* _Assigned task_
Each entry below should be retyped exactly as given.
::: Data to process
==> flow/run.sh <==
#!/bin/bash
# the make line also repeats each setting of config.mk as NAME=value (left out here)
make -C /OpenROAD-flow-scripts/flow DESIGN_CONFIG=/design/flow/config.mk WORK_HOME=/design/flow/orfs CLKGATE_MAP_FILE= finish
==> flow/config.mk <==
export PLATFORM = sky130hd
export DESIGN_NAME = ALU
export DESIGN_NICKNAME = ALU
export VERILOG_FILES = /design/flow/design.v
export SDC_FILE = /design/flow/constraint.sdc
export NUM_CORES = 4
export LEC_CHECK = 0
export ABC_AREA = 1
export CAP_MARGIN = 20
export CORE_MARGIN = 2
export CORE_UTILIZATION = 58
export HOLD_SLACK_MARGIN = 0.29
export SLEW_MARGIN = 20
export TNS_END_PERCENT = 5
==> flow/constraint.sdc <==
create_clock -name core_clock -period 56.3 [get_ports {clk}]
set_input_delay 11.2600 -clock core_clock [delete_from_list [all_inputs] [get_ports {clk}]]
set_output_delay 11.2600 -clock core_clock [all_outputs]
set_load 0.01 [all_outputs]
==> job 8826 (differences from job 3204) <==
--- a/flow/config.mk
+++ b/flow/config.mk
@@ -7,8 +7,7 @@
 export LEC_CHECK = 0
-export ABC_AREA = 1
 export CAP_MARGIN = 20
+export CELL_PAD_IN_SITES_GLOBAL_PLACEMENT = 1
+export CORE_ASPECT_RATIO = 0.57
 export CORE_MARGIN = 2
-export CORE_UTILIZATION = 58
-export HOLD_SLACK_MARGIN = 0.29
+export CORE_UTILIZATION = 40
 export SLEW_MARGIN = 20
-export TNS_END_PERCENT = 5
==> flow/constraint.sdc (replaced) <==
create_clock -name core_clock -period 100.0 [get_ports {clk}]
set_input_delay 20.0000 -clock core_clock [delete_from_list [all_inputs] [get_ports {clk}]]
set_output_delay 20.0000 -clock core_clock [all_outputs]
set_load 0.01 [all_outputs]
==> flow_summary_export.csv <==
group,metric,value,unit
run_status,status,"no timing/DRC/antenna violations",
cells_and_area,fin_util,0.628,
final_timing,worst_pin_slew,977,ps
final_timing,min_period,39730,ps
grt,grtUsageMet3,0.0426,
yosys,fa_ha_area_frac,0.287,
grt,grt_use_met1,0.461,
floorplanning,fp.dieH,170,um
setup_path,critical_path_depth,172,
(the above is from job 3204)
::::::
* _Completed task_
==> flow/run.sh <==
#!/bin/bash
# the make line also repeats each setting of config.mk as NAME=value (left out here)
make -C /OpenROAD-flow-scripts/flow DESIGN_CONFIG=/design/flow/config.mk WORK_HOME=/design/flow/orfs CLKGATE_MAP_FILE= finish
==> flow/config.mk <==
export PLATFORM = sky130hd
export DESIGN_NAME = ALU
export DESIGN_NICKNAME = ALU
export VERILOG_FILES = /design/flow/design.v
export SDC_FILE = /design/flow/constraint.sdc
export NUM_CORES = 4
export LEC_CHECK = 0
export ABC_AREA = 1
export CAP_MARGIN = 20
export CORE_MARGIN = 2
export CORE_UTILIZATION = 58
export HOLD_SLACK_MARGIN = 0.29
export SLEW_MARGIN = 20
export TNS_END_PERCENT = 5
==> flow/constraint.sdc <==
create_clock -name core_clock -period 56.3 [get_ports {clk}]
set_input_delay 11.2600 -clock core_clock [delete_from_list [all_inputs] [get_ports {clk}]]
set_output_delay 11.2600 -clock core_clock [all_outputs]
set_load 0.01 [all_outputs]
==> job 8826 (differences from job 3204) <==
--- a/flow/config.mk
+++ b/flow/config.mk
@@ -7,8 +7,7 @@
 export LEC_CHECK = 0
-export ABC_AREA = 1
 export CAP_MARGIN = 20
+export CELL_PAD_IN_SITES_GLOBAL_PLACEMENT = 1
+export CORE_ASPECT_RATIO = 0.57
 export CORE_MARGIN = 2
-export CORE_UTILIZATION = 58
-export HOLD_SLACK_MARGIN = 0.29
+export CORE_UTILIZATION = 40
 export SLEW_MARGIN = 20
-export TNS_END_PERCENT = 5
==> flow/constraint.sdc (replaced) <==
create_clock -name core_clock -period 100.0 [get_ports {clk}]
set_input_delay 20.0000 -clock core_clock [delete_from_list [all_inputs] [get_ports {clk}]]
set_output_delay 20.0000 -clock core_clock [all_outputs]
set_load 0.01 [all_outputs]
==> flow_summary_export.csv <==
group,metric,value,unit
run_status,status,"no timing/DRC/antenna violations",
cells_and_area,fin_util,0.628,
final_timing,worst_pin_slew,977,ps
final_timing,min_period,39730,ps
grt,grtUsageMet3,0.0426,
yosys,fa_ha_area_frac,0.287,
grt,grt_use_met1,0.461,
floorplanning,fp.dieH,170,um
setup_path,critical_path_depth,172,
(the above is from job 3204)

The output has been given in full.